I know what you're thinking, but hear me out. In the United States, we're considered a legal adult at 18. But just because legally we are an adult, does not mean we are an adult mentally. Something within us must change from our depending-on-others mentality. I don't know about you, but my birthdate says a different age than I feel. I say I'm a certain age, but I feel like I'm not there yet. I feel like I'm not ready to be as old as I am. I feel like the expectations of people my age are too high for me.
But something happened, I was alone and had to be the one that my boyfriend depended on as he went into surgery at 1 a.m. I didn't have anyone else to rely on in that moment. For me, this was new, but there we were. I didn't have another option. And that's the moment that something changed within me and I simply grew up.
I say simply, but it's not simple at all. There just isn't any other way to describe it. But I know you know what I'm talking about because you have either gone through it or you are patiently waiting to go through it.
Maybe it was the moment your parents pulled away from college, and you were living on your own for the first time. Maybe it was the moment you paid your own electricity bill, rent, or phone bill. Maybe it was the moment you bought your very first car with your own money. Maybe it was the moment you went to the doctor by yourself for the first time. Maybe you didn't even realize what it was, but all of the sudden you realized you were an adult.
As a 21-year-old, I have felt like an adult. I make my own decisions, pay my own bills, make my own money, but my parents come whenever I need them, no questions asked. I've never been in a situation alone because I've always had somebody to call on to be with me when I'm alone or afraid. But when we were across the state for a concert and ended up in the hospital for his appendix awaiting surgery, it was just me and him.
What's amazing about that moment is that something changed within me. When he was pushed away for surgery, I was forced to become strong. When your parents left you at college, you were forced to take care of yourself. When the bill came in the mail, you had to use your own money to pay it. When you went to the doctor alone, you had to answer the questions and get the tests done without your parents. It was the first time we become independent and didn't have to lean on somebody else for support.
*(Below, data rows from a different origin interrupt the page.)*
`config.mk`:
```
export PLATFORM = sky130hd
export DESIGN_NAME = imm_decode_stage
export DESIGN_NICKNAME = d
export VERILOG_FILES = /design/src/rtl/rvcam_imm_pkg.sv /design/src/rtl/imm_decode_stage_imm_expand.sv /design/src/rtl/imm_decode_stage.sv
export SDC_FILE = /design/constraint.sdc
export NUM_CORES = 1
export LEC_CHECK = 0
export ABC_AREA = 1
export CELL_PAD_IN_SITES_DETAIL_PLACEMENT = 1
export CELL_PAD_IN_SITES_GLOBAL_PLACEMENT = 2
export CORE_ASPECT_RATIO = 1.4
export CORE_MARGIN = 4
export CORE_UTILIZATION = 29
export DETAILED_ROUTE_END_ITERATION = 8
export PLACE_DENSITY_LB_ADDON = 0.1
export SYNTH_ARGS = -nofsm -noshare
export SYNTH_HDL_FRONTEND = slang
export SYNTH_SLANG_ARGS = --single-unit
```
`constraint.sdc`:
```
create_clock -name clk -period 8.6 [get_ports clk]
set_input_delay 1.72 -clock clk [delete_from_list [all_inputs] [get_ports clk]]
set_output_delay 1.72 -clock clk [all_outputs]
set_load 0.1 [all_outputs]
```
--- src/rtl/axil_lite_slv_wait_cnt.sv ---
// Loadable down-counter delaying a channel response; zero_c flags expiry.
module axil_lite_slv_wait_cnt #(
  parameter int unsigned WIDTH = 2
) (
  input  logic             clk,
  input  logic             reset_n,
  input  logic             load,
  input  logic [WIDTH-1:0] load_val,
  input  logic             dec,
  output logic             zero_c
);

  logic [WIDTH-1:0] count;

  always_ff @(posedge clk or negedge reset_n) begin
    if (!reset_n) begin
      count <= '0;
    end else if (load) begin
      count <= load_val;
    end else if (dec && (count != '0)) begin
      count <= count - WIDTH'(1);
    end
  end

  assign zero_c = (count == '0);

endmodule

--- src/rtl/axil_lite_slv_regfile.sv ---
// AXI-Lite responder backed by a word-addressed register array.
// Optional response delay enabled by macro AXIL_LITE_SLV_REGFILE_WAIT_EN.
module axil_lite_slv_regfile
  import axil_lite_slv_regfile_pkg::*;
#(
  parameter int unsigned ADDR_WIDTH = 32,
  parameter int unsigned DATA_WIDTH = 32,
  parameter int unsigned NUM_REGS   = 16,
  parameter int unsigned RESP_WAIT  = 2
) (
  input  logic                    clk,
  input  logic                    reset_n,
  input  logic [ADDR_WIDTH-1:0]   awaddr,
  input  logic                    awvalid,
  output logic                    awready,
  input  logic [DATA_WIDTH-1:0]   wdata,
  input  logic [DATA_WIDTH/8-1:0] wstrb,
  input  logic                    wvalid,
  output logic                    wready,
  output logic [1:0]              bresp,
  output logic                    bvalid,
  input  logic                    bready,
  input  logic [ADDR_WIDTH-1:0]   araddr,
  input  logic                    arvalid,
  output logic                    arready,
  output logic [DATA_WIDTH-1:0]   rdata,
  output logic [1:0]              rresp,
  output logic                    rvalid,
  input  logic                    rready
);

  localparam int unsigned STRB_W = DATA_WIDTH / 8;
  localparam int unsigned LSB    = calc_lsb(DATA_WIDTH);
  localparam int unsigned IDX_W  = $clog2(NUM_REGS);
  localparam int unsigned SPAN   = NUM_REGS * STRB_W;

  logic [DATA_WIDTH-1:0] regs [NUM_REGS];

  wr_state_t             wr_state;
  rd_state_t             rd_state;
  logic                  aw_held, w_held;
  logic [ADDR_WIDTH-1:0] aw_addr_q;
  logic [DATA_WIDTH-1:0] w_data_q;
  logic [STRB_W-1:0]     w_strb_q;

  // Held beats take priority; a fresh handshake supplies whatever is missing.
  logic                  aw_hs, w_hs, ar_hs, commit;
  logic [ADDR_WIDTH-1:0] wr_addr;
  logic [DATA_WIDTH-1:0] wr_data;
  logic [STRB_W-1:0]     wr_strb;
  logic                  wr_in_range, rd_in_range;
  logic [IDX_W-1:0]      wr_idx, rd_idx;

  assign aw_hs       = awvalid && awready;
  assign w_hs        = wvalid && wready;
  assign ar_hs       = arvalid && arready;
  assign commit      = (wr_state == WR_IDLE) && (aw_held || aw_hs) && (w_held || w_hs);
  assign wr_addr     = aw_held ? aw_addr_q : awaddr;
  assign wr_data     = w_held ? w_data_q : wdata;
  assign wr_strb     = w_held ? w_strb_q : wstrb;
  assign wr_in_range = wr_addr < ADDR_WIDTH'(SPAN);
  assign rd_in_range = araddr < ADDR_WIDTH'(SPAN);
  assign wr_idx      = wr_addr[LSB +: IDX_W];
  assign rd_idx      = araddr[LSB +: IDX_W];

`ifdef AXIL_LITE_SLV_REGFILE_WAIT_EN
  localparam bit          WAIT_ON = (RESP_WAIT != 0);
  localparam int unsigned CNT_W   = (RESP_WAIT > 0) ? $clog2(RESP_WAIT + 1) : 1;

  logic wr_zero_c, rd_zero_c;

  axil_lite_slv_wait_cnt #(.WIDTH(CNT_W)) u_wr_cnt (
    .clk      (clk),
    .reset_n  (reset_n),
    .load     (commit),
    .load_val (CNT_W'(RESP_WAIT)),
    .dec      (wr_state == WR_WAIT),
    .zero_c   (wr_zero_c)
  );

  axil_lite_slv_wait_cnt #(.WIDTH(CNT_W)) u_rd_cnt (
    .clk      (clk),
    .reset_n  (reset_n),
    .load     (ar_hs),
    .load_val (CNT_W'(RESP_WAIT)),
    .dec      (rd_state == RD_WAIT),
    .zero_c   (rd_zero_c)
  );
`else
  logic [31:0] unused_resp_wait;
  assign unused_resp_wait = 32'(RESP_WAIT);
`endif

  // Register array: byte-lane write on an in-range commit.
  always_ff @(posedge clk or negedge reset_n) begin
    if (!reset_n) begin
      for (int unsigned i = 0; i < NUM_REGS; i++) regs[i] <= '0;
    end else if (commit && wr_in_range) begin
      for (int unsigned b = 0; b < STRB_W; b++) begin
        if (wr_strb[b]) regs[wr_idx][b*8 +: 8] <= wr_data[b*8 +: 8];
      end
    end
  end

  // Write channel FSM.
  always_ff @(posedge clk or negedge reset_n) begin
    if (!reset_n) begin
      wr_state  <= WR_IDLE;
      aw_held   <= 1'b0;
      w_held    <= 1'b0;
      aw_addr_q <= '0;
      w_data_q  <= '0;
      w_strb_q  <= '0;
      awready   <= 1'b0;
      wready    <= 1'b0;
      bvalid    <= 1'b0;
      bresp     <= OKAY;
    end else begin
      case (wr_state)
        WR_IDLE: begin
          if (commit) begin
            aw_held <= 1'b0;
            w_held  <= 1'b0;
            awready <= 1'b0;
            wready  <= 1'b0;
            bresp   <= wr_in_range ? OKAY : SLVERR;
`ifdef AXIL_LITE_SLV_REGFILE_WAIT_EN
            if (WAIT_ON) begin
              wr_state <= WR_WAIT;
            end else begin
              bvalid   <= 1'b1;
              wr_state <= WR_RESP;
            end
`else
            bvalid   <= 1'b1;
            wr_state <= WR_RESP;
`endif
          end else begin
            if (aw_hs) begin
              aw_held   <= 1'b1;
              aw_addr_q <= awaddr;
            end
            if (w_hs) begin
              w_held   <= 1'b1;
              w_data_q <= wdata;
              w_strb_q <= wstrb;
            end
            awready <= !(aw_held || aw_hs);
            wready  <= !(w_held || w_hs);
          end
        end
`ifdef AXIL_LITE_SLV_REGFILE_WAIT_EN
        WR_WAIT: begin
          if (wr_zero_c) begin
            bvalid   <= 1'b1;
            wr_state <= WR_RESP;
          end
        end
`endif
        WR_RESP: begin
          if (bready) begin
            bvalid   <= 1'b0;
            awready  <= 1'b1;
            wready   <= 1'b1;
            wr_state <= WR_IDLE;
          end
        end
        default: wr_state <= WR_IDLE;
      endcase
    end
  end

  // Read channel FSM; data is captured at the address handshake.
  always_ff @(posedge clk or negedge reset_n) begin
    if (!reset_n) begin
      rd_state <= RD_IDLE;
      arready  <= 1'b0;
      rvalid   <= 1'b0;
      rdata    <= '0;
      rresp    <= OKAY;
    end else begin
      case (rd_state)
        RD_IDLE: begin
          if (ar_hs) begin
            arready <= 1'b0;
            rdata   <= rd_in_range ? regs[rd_idx] : '0;
            rresp   <= rd_in_range ? OKAY : SLVERR;
`ifdef AXIL_LITE_SLV_REGFILE_WAIT_EN
            if (WAIT_ON) begin
              rd_state <= RD_WAIT;
            end else begin
              rvalid   <= 1'b1;
              rd_state <= RD_RESP;
            end
`else
            rvalid   <= 1'b1;
            rd_state <= RD_RESP;
`endif
          end else begin
            arready <= 1'b1;
          end
        end
`ifdef AXIL_LITE_SLV_REGFILE_WAIT_EN
        RD_WAIT: begin
          if (rd_zero_c) begin
            rvalid   <= 1'b1;
            rd_state <= RD_RESP;
          end
        end
`endif
        RD_RESP: begin
          if (rready) begin
            rvalid   <= 1'b0;
            arready  <= 1'b1;
            rd_state <= RD_IDLE;
          end
        end
        default: rd_state <= RD_IDLE;
      endcase
    end
  end

endmodule

--- config.mk ---
export PLATFORM = sky130hd
export DESIGN_NAME = axil_lite_slv_regfile
export DESIGN_NICKNAME = d
export VERILOG_FILES = /design/src/rtl/axil_lite_slv_regfile_pkg.sv /design/src/rtl/axil_lite_slv_wait_cnt.sv /design/src/rtl/axil_lite_slv_regfile.sv
export SDC_FILE = /design/constraint.sdc
export NUM_CORES = 1
export LEC_CHECK = 0
export BUFFER_PORTS_ARGS = -buffer_cell sky130_fd_sc_hd__clkbuf_2
export CORE_MARGIN = 5
export CORE_UTILIZATION = 35
export DETAILED_ROUTE_END_ITERATION = 16
export PLACE_DENSITY = 0.54
export SYNTH_ARGS = -nofsm -noshare
export SYNTH_HDL_FRONTEND = slang
export SYNTH_HIERARCHICAL = 1
export SYNTH_SLANG_ARGS = --single-unit
export TNS_END_PERCENT = 50
--- constraint.sdc ---
create_clock -name clk -period 2.7 [get_ports clk]
set_input_delay 0.54 -clock clk [delete_from_list [all_inputs] [get_ports clk]]
set_output_delay 0.54 -clock clk [all_outputs]
set_load 0.02 [all_outputs]
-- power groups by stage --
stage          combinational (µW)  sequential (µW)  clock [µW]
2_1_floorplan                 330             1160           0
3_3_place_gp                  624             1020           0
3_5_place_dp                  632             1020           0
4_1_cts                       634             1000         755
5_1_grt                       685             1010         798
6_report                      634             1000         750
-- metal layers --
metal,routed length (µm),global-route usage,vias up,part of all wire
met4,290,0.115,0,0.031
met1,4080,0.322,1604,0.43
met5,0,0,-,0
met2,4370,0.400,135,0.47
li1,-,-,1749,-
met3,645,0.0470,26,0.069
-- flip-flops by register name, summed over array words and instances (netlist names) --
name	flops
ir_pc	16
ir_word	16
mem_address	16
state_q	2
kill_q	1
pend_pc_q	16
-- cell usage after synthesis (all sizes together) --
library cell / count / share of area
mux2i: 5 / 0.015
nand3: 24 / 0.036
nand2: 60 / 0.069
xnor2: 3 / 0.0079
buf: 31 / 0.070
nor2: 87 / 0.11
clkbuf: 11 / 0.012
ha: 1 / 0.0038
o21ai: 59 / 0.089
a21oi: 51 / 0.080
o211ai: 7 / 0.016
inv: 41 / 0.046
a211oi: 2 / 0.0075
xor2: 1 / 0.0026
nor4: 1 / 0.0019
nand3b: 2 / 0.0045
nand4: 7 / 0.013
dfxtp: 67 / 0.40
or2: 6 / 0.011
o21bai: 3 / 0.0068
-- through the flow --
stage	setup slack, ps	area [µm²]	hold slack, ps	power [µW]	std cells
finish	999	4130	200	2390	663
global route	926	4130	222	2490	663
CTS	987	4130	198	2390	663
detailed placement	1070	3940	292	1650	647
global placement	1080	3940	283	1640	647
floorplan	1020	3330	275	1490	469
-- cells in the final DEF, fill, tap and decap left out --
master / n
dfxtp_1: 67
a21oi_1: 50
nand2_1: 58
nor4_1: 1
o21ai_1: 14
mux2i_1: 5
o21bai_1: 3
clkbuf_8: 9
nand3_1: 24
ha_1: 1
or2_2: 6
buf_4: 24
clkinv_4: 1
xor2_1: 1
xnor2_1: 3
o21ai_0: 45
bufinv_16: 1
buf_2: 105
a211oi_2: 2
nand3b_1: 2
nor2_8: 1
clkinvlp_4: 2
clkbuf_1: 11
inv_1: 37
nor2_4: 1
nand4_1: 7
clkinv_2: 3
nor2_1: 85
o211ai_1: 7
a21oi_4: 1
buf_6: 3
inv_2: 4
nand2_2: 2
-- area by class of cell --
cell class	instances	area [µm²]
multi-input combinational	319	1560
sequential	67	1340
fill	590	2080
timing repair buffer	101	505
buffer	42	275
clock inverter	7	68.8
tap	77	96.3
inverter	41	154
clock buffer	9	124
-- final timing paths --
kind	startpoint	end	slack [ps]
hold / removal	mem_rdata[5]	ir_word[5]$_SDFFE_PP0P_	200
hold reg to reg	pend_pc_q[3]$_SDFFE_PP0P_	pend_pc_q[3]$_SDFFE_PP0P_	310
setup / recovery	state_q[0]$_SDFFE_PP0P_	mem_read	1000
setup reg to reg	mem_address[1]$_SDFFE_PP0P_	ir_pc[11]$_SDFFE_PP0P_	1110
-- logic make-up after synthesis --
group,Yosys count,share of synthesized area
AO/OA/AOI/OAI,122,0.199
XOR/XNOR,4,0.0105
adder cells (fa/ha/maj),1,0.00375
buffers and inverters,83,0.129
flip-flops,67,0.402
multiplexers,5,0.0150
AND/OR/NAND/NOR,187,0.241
$ cat config.mk
export PLATFORM = sky130hd
export DESIGN_NAME = mux_n_pipe
export DESIGN_NICKNAME = d
export VERILOG_FILES = /design/src/rtl/mux_n_pipe.sv
export SDC_FILE = /design/constraint.sdc
export NUM_CORES = 1
export LEC_CHECK = 0
export ABC_AREA = 1
export BUFFER_PORTS_ARGS = -buffer_cell sky130_fd_sc_hd__buf_2
export CAP_MARGIN = 15
export CORE_AREA = 8 8 98 100
export DETAILED_ROUTE_END_ITERATION = 16
export DIE_AREA = 0 0 106 108
export GPL_TIMING_DRIVEN = 0
export HOLD_SLACK_MARGIN = 0.12
export PLACE_DENSITY = 0.77
export SKIP_LAST_GASP = 1
export SLEW_MARGIN = 30
export SYNTH_ARGS = -nofsm -noshare
export SYNTH_HDL_FRONTEND = slang
export SYNTH_SLANG_ARGS = --single-unit
$ cat constraint.sdc
create_clock -name clk -period 2.65 [get_ports clk]
set_clock_uncertainty 0.2 [all_clocks]
set_input_delay 0.1325 -clock clk [delete_from_list [all_inputs] [get_ports clk]]
set_output_delay 0.1325 -clock clk [all_outputs]
set_load 0.01 [all_outputs]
Usually, I would say that we should have somebody to lean on, but when it comes to this, we can't. There's a point in our lives where we go from depending on our parents to depending on ourselves. There's a point in our parent's lives, before they were parents, where they stopped living and mooching off their parents and started becoming mature and making adult decisions. And now, we're at that point.
This is it. We're here. We're becoming adults, and not just by age, but by mentality. We're changing, and we're at that point where we stop depending on others and let others depend on us. And let me tell you, it's scary. And unless you are forced to go through it, you won't. But destiny will force you too, something within you will change, and you will walk away different. You will walk away with a new mentality.
You will walk away, finally, as an adult.